TASK ITEM: All entries must be set down once more, precisely as given.

Segment Start: SUPPLIED INFORMATION

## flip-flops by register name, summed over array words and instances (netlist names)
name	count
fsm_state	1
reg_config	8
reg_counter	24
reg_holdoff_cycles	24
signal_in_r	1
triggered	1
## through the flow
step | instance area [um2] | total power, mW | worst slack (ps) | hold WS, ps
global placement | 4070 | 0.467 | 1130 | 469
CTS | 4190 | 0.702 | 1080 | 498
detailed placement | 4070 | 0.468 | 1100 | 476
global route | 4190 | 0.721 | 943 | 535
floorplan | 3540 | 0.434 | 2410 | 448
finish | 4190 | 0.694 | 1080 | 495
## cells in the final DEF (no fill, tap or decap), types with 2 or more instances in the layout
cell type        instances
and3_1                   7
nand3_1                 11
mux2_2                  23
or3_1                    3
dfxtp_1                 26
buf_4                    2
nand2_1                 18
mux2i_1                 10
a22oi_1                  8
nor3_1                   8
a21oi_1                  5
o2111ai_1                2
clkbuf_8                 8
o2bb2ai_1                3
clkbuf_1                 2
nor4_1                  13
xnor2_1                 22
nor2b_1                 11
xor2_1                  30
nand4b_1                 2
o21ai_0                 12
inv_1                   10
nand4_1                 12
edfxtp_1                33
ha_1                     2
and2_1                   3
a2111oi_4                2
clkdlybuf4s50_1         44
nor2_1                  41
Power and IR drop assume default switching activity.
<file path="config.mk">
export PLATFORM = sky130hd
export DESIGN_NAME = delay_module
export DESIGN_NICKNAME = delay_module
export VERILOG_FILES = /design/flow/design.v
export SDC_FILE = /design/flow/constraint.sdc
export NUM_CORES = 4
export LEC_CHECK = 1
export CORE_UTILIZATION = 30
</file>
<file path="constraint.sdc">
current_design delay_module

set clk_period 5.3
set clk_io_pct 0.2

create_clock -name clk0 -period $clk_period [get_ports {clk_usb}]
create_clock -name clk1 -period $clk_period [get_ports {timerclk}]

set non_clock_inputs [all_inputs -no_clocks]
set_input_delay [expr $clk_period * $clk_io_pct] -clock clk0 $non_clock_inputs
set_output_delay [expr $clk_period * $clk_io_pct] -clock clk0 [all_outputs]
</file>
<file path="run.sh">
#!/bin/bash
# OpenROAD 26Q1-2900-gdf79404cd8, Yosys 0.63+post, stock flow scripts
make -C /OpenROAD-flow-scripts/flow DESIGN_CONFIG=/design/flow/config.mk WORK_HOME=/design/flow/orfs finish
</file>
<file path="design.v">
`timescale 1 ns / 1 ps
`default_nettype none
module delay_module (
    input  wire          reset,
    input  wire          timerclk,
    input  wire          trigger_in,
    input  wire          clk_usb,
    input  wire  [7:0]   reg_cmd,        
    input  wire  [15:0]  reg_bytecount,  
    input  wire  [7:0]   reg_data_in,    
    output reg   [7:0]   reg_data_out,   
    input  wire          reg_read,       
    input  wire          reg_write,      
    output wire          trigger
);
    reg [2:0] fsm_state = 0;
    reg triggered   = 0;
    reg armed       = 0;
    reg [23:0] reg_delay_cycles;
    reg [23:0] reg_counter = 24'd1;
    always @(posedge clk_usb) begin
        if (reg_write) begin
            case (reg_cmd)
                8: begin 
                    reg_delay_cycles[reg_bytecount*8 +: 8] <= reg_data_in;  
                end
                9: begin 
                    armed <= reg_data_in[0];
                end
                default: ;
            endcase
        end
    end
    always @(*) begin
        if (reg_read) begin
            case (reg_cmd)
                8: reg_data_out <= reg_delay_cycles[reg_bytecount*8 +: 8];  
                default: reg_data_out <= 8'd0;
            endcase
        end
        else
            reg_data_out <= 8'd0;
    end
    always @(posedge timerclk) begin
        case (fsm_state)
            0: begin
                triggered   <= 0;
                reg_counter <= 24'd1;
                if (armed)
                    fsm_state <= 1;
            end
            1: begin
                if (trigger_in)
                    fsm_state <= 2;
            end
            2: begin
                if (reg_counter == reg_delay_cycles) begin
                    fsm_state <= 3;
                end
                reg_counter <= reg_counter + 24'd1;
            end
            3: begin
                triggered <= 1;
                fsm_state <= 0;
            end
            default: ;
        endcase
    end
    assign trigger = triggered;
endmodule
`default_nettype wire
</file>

Segment End: SUPPLIED INFORMATION

PROBLEM SOLUTION:
## flip-flops by register name, summed over array words and instances (netlist names)
name	count
fsm_state	1
reg_config	8
reg_counter	24
reg_holdoff_cycles	24
signal_in_r	1
triggered	1
## through the flow
step | instance area [um2] | total power, mW | worst slack (ps) | hold WS, ps
global placement | 4070 | 0.467 | 1130 | 469
CTS | 4190 | 0.702 | 1080 | 498
detailed placement | 4070 | 0.468 | 1100 | 476
global route | 4190 | 0.721 | 943 | 535
floorplan | 3540 | 0.434 | 2410 | 448
finish | 4190 | 0.694 | 1080 | 495
## cells in the final DEF (no fill, tap or decap), types with 2 or more instances in the layout
cell type        instances
and3_1                   7
nand3_1                 11
mux2_2                  23
or3_1                    3
dfxtp_1                 26
buf_4                    2
nand2_1                 18
mux2i_1                 10
a22oi_1                  8
nor3_1                   8
a21oi_1                  5
o2111ai_1                2
clkbuf_8                 8
o2bb2ai_1                3
clkbuf_1                 2
nor4_1                  13
xnor2_1                 22
nor2b_1                 11
xor2_1                  30
nand4b_1                 2
o21ai_0                 12
inv_1                   10
nand4_1                 12
edfxtp_1                33
ha_1                     2
and2_1                   3
a2111oi_4                2
clkdlybuf4s50_1         44
nor2_1                  41
Power and IR drop assume default switching activity.
<file path="config.mk">
export PLATFORM = sky130hd
export DESIGN_NAME = delay_module
export DESIGN_NICKNAME = delay_module
export VERILOG_FILES = /design/flow/design.v
export SDC_FILE = /design/flow/constraint.sdc
export NUM_CORES = 4
export LEC_CHECK = 1
export CORE_UTILIZATION = 30
</file>
<file path="constraint.sdc">
current_design delay_module

set clk_period 5.3
set clk_io_pct 0.2

create_clock -name clk0 -period $clk_period [get_ports {clk_usb}]
create_clock -name clk1 -period $clk_period [get_ports {timerclk}]

set non_clock_inputs [all_inputs -no_clocks]
set_input_delay [expr $clk_period * $clk_io_pct] -clock clk0 $non_clock_inputs
set_output_delay [expr $clk_period * $clk_io_pct] -clock clk0 [all_outputs]
</file>
<file path="run.sh">
#!/bin/bash
# OpenROAD 26Q1-2900-gdf79404cd8, Yosys 0.63+post, stock flow scripts
make -C /OpenROAD-flow-scripts/flow DESIGN_CONFIG=/design/flow/config.mk WORK_HOME=/design/flow/orfs finish
</file>
<file path="design.v">
`timescale 1 ns / 1 ps
`default_nettype none
module delay_module (
    input  wire          reset,
    input  wire          timerclk,
    input  wire          trigger_in,
    input  wire          clk_usb,
    input  wire  [7:0]   reg_cmd,        
    input  wire  [15:0]  reg_bytecount,  
    input  wire  [7:0]   reg_data_in,    
    output reg   [7:0]   reg_data_out,   
    input  wire          reg_read,       
    input  wire          reg_write,      
    output wire          trigger
);
    reg [2:0] fsm_state = 0;
    reg triggered   = 0;
    reg armed       = 0;
    reg [23:0] reg_delay_cycles;
    reg [23:0] reg_counter = 24'd1;
    always @(posedge clk_usb) begin
        if (reg_write) begin
            case (reg_cmd)
                8: begin 
                    reg_delay_cycles[reg_bytecount*8 +: 8] <= reg_data_in;  
                end
                9: begin 
                    armed <= reg_data_in[0];
                end
                default: ;
            endcase
        end
    end
    always @(*) begin
        if (reg_read) begin
            case (reg_cmd)
                8: reg_data_out <= reg_delay_cycles[reg_bytecount*8 +: 8];  
                default: reg_data_out <= 8'd0;
            endcase
        end
        else
            reg_data_out <= 8'd0;
    end
    always @(posedge timerclk) begin
        case (fsm_state)
            0: begin
                triggered   <= 0;
                reg_counter <= 24'd1;
                if (armed)
                    fsm_state <= 1;
            end
            1: begin
                if (trigger_in)
                    fsm_state <= 2;
            end
            2: begin
                if (reg_counter == reg_delay_cycles) begin
                    fsm_state <= 3;
                end
                reg_counter <= reg_counter + 24'd1;
            end
            3: begin
                triggered <= 1;
                fsm_state <= 0;
            end
            default: ;
        endcase
    end
    assign trigger = triggered;
endmodule
`default_nettype wire
</file>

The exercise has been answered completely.